The following statement was issued yesterday by the Office of the Counsel, York University:
This statement is to provide some clarity around the recent decision of the Supreme Court of Canada not to grant to the University leave to appeal an order of the Court of Appeal of Ontario in the case brought by Daniel Freeman Maloy against York University. Notwithstanding that leave to appeal was withheld, this does not mean that any court has now decided that a Canadian university president is a public official for the purpose of the tort of misfeasance in public office.
The claim that the president is a public official and subject to the tort was made by the plaintiff in this action in the original statement of claim. That claim and several others were struck out by the court of first instance on a motion by the University on the basis that to date there is no support in law for such a claim. The plaintiff appealed the decision to strike out the claim, arguing that the issue of whether a president is a public official should be argued at a trial. The Court of Appeal of Ontario agreed with the plaintiff on that point.

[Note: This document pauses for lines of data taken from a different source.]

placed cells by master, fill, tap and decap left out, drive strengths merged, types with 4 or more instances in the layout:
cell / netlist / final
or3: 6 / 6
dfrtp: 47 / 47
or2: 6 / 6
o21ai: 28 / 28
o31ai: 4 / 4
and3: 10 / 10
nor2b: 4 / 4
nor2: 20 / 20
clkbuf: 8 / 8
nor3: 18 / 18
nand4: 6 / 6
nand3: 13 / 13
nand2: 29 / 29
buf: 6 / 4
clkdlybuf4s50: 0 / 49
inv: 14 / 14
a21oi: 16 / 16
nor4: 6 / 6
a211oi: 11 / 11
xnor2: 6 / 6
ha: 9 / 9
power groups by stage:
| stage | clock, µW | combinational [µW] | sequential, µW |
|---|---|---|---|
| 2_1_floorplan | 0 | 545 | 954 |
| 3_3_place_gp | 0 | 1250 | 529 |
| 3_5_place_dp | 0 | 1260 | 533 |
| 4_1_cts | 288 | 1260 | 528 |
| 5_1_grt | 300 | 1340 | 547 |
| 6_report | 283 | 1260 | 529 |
File: src/rtl/ab_feeder_pkg.sv
// Shared definitions for the A/B operand feeder and its downstream consumer.
package ab_feeder_pkg;
  localparam int NPAIR_DEF = 8;
  localparam int DW_DEF    = 8;

  localparam logic [1:0] S_IDLE = 2'd0;
  localparam logic [1:0] S_SEND = 2'd1;
  localparam logic [1:0] S_DONE = 2'd2;

  function automatic int idx_w(input int n);
    return $clog2(n + 1);
  endfunction
endpackage

File: src/rtl/ab_feeder_ab_table.sv
// NPAIR-entry {A,B} register file: one write port, one registered read port.
import ab_feeder_pkg::*;

module ab_table #(
  parameter int NPAIR = NPAIR_DEF,
  parameter int DW    = DW_DEF,
  parameter int AW    = 3
) (
  input  logic          CLK,
  input  logic          RST,
  input  logic          WE,
  input  logic [AW-1:0] WADDR,
  input  logic [DW-1:0] WDATA_A,
  input  logic [DW-1:0] WDATA_B,
  input  logic          RE,
  input  logic [AW-1:0] RADDR,
  output logic [DW-1:0] RDATA_A,
  output logic [DW-1:0] RDATA_B
);
  logic [NPAIR-1:0][DW-1:0] mem_a;
  logic [NPAIR-1:0][DW-1:0] mem_b;

  // Read and write share one edge, so a colliding read sees the pre-write entry.
  always_ff @(posedge CLK) begin
    if (RST) begin
      mem_a   <= '0;
      mem_b   <= '0;
      RDATA_A <= '0;
      RDATA_B <= '0;
    end else begin
      if (WE) begin
        mem_a[WADDR] <= WDATA_A;
        mem_b[WADDR] <= WDATA_B;
      end
      if (RE) begin
        RDATA_A <= mem_a[RADDR];
        RDATA_B <= mem_b[RADDR];
      end
    end
  end
endmodule
**src/rtl/key4_enc_if.sv**
```systemverilog
// key4_enc_if: event handshake between the key encoder (master) and the
// downstream 2-to-4 decoder (slave). The head entry's code and rel are
// presented together with code_vld, and the slave accepts an entry with code_rdy.
interface key4_enc_if;
   logic [1:0] code;
   logic       code_vld;
   logic       code_rdy;
   logic       rel;

   modport master (output code, output code_vld, output rel, input code_rdy);
   modport slave  (input code, input code_vld, input rel, output code_rdy);
endinterface

```
**src/rtl/key4_enc.sv**
```systemverilog
// key4_enc: debounced 4-key event encoder.
// Flow: 2-flop sync -> per-key debounce -> edge detect into the pending mask
// -> priority push (lowest index first) -> event FIFO -> valid/ready head.
// Optional macro KEY4_ENC_RELEASE_EN: release edges also become events (rel=1).
module key4_enc #(
   parameter int DEB_CYCLES = 4,
   parameter int FIFO_DEPTH = 4
) (
   input  logic       clk,
   input  logic       rst,
   input  logic [3:0] key,
   key4_enc_if.master bus,
   output logic       ovf,
   input  logic       ovf_clr
);

`ifdef KEY4_ENC_RELEASE_EN
   localparam int NP = 8;   // press bits [3:0], release bits [7:4]
   localparam int IW = 3;   // stored entry is {rel, code}
`else
   localparam int NP = 4;
   localparam int IW = 2;
`endif
   localparam int         PW      = $clog2(FIFO_DEPTH);
   localparam logic [7:0] CNT_MAX = 8'(DEB_CYCLES - 1);

   logic [3:0]    r_sync_p0;
   logic [3:0]    r_sync_p1;
   logic [3:0]    r_deb_p2;
   logic [3:0]    r_deb_p3;
   logic [7:0]    r_cnt [4];
   logic [NP-1:0] r_pend;
   logic          r_ovf;
   logic [IW-1:0] r_mem [FIFO_DEPTH];
   logic [PW-1:0] r_wr;
   logic [PW-1:0] r_rd;
   logic [PW:0]   r_count;

   logic [NP-1:0] w_evt;
   logic [NP-1:0] w_clr;
   logic [IW-1:0] w_idx;
   logic [IW-1:0] w_head;
   logic          w_push;
   logic          w_pop;
   logic          w_vld;
   logic          w_merge;

   // Stage p0/p1: two-flop synchronizer for the asynchronous key lines.
   always_ff @(posedge clk or posedge rst) begin
      if (rst) begin
         r_sync_p0 <= '0;
         r_sync_p1 <= '0;
      end else begin
         r_sync_p0 <= key;
         r_sync_p1 <= r_sync_p0;
      end
   end

   // Stage p2: debounce, a level is accepted after DEB_CYCLES consecutive differing cycles; p3 keeps the previous debounced state for edge detection.
   always_ff @(posedge clk or posedge rst) begin
      if (rst) begin
         r_deb_p2 <= '0;
         r_deb_p3 <= '0;
         for (int i = 0; i < 4; i++) r_cnt[i] <= '0;
      end else begin
         r_deb_p3 <= r_deb_p2;
         for (int i = 0; i < 4; i++) begin
            if (r_sync_p1[i] == r_deb_p2[i]) begin
               r_cnt[i] <= '0;
            end else if (r_cnt[i] == CNT_MAX) begin
               r_deb_p2[i] <= r_sync_p1[i];
               r_cnt[i]    <= '0;
            end else begin
               r_cnt[i] <= r_cnt[i] + 8'd1;
            end
         end
      end
   end

`ifdef KEY4_ENC_RELEASE_EN
   assign w_evt = {r_deb_p3 & ~r_deb_p2, r_deb_p2 & ~r_deb_p3};
`else
   assign w_evt = r_deb_p2 & ~r_deb_p3;
`endif

   // A new event landing on a bit that is already pending merges and is lost.
   assign w_merge = |(w_evt & r_pend);

   // Priority pick of the lowest pending bit; nothing is pushed while the FIFO is full.
   always_comb begin
      w_idx = '0;
      w_clr = '0;
      for (int i = NP - 1; i >= 0; i--) begin
         if (r_pend[i]) w_idx = IW'(i);
      end
      w_push = (|r_pend) && !r_count[PW];
      if (w_push) w_clr[w_idx] = 1'b1;
   end

   // Pending mask: a set in the same cycle as a clear keeps the bit set.
   always_ff @(posedge clk or posedge rst) begin
      if (rst) r_pend <= '0;
      else     r_pend <= (r_pend & ~w_clr) | w_evt;
   end

   // Sticky overflow flag; a merge in the same cycle as ovf_clr keeps it set.
   always_ff @(posedge clk or posedge rst) begin
      if (rst)          r_ovf <= 1'b0;
      else if (w_merge) r_ovf <= 1'b1;
      else if (ovf_clr) r_ovf <= 1'b0;
   end

   assign ovf = r_ovf;

   assign w_vld = |r_count;
   assign w_pop = w_vld && bus.code_rdy;

   // FIFO storage holds data only, so it carries no reset.
   always_ff @(posedge clk) begin
      if (w_push) r_mem[r_wr] <= w_idx;
   end

   // FIFO pointers and occupancy; pointers wrap naturally at the power-of-2 depth.
   always_ff @(posedge clk or posedge rst) begin
      if (rst) begin
         r_wr    <= '0;
         r_rd    <= '0;
         r_count <= '0;
      end else begin
         if (w_push) r_wr <= r_wr + 1'b1;
         if (w_pop)  r_rd <= r_rd + 1'b1;
         case ({w_push, w_pop})
            2'b10:   r_count <= r_count + 1'b1;
            2'b01:   r_count <= r_count - 1'b1;
            default: r_count <= r_count;
         endcase
      end
   end

   assign w_head       = r_mem[r_rd];
   assign bus.code_vld = w_vld;
   assign bus.code     = w_vld ? w_head[1:0] : 2'b00;
`ifdef KEY4_ENC_RELEASE_EN
   assign bus.rel      = w_vld ? w_head[2] : 1'b0;
`else
   assign bus.rel      = 1'b0;
`endif

endmodule

```
**src/flat_wrapper.sv**
```systemverilog
// flat-port wrapper written by rule: the top's interface ports become plain ports
module key4_enc_flat 
#(
   parameter int DEB_CYCLES = 4,
   parameter int FIFO_DEPTH = 4
)
  (clk, rst, key, ovf, ovf_clr, bus_code, bus_code_vld, bus_rel, bus_code_rdy);
  key4_enc_if bus_i ();
  input  logic clk;
  input  logic rst;
  input  logic [3:0] key;
  output logic ovf;
  input  logic ovf_clr;
  output wire logic [$bits(bus_i.code)-1:0] bus_code;
  output wire logic [$bits(bus_i.code_vld)-1:0] bus_code_vld;
  output wire logic [$bits(bus_i.rel)-1:0] bus_rel;
  input wire logic [$bits(bus_i.code_rdy)-1:0] bus_code_rdy;
  assign bus_code = bus_i.code;
  assign bus_code_vld = bus_i.code_vld;
  assign bus_rel = bus_i.rel;
  assign bus_i.code_rdy = bus_code_rdy;
  key4_enc #(.DEB_CYCLES(DEB_CYCLES), .FIFO_DEPTH(FIFO_DEPTH)) u_core (.clk(clk), .rst(rst), .key(key), .bus(bus_i), .ovf(ovf), .ovf_clr(ovf_clr));
endmodule
```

It was that decision which the University sought leave to appeal , i.e. whether the issue could be struck at a preliminary stage or should go to trial. The Supreme Court’s decision not to hear the case did not address the issue itself, but only their interest in hearing the matter. It means that the issue of whether the president is or is not a public official is now a matter to be dealt with in the pleadings and argued at trial.
No court has yet decided the issue of whether the president of York is a public official, and if so, whether the elements of the tort are present in these circumstances.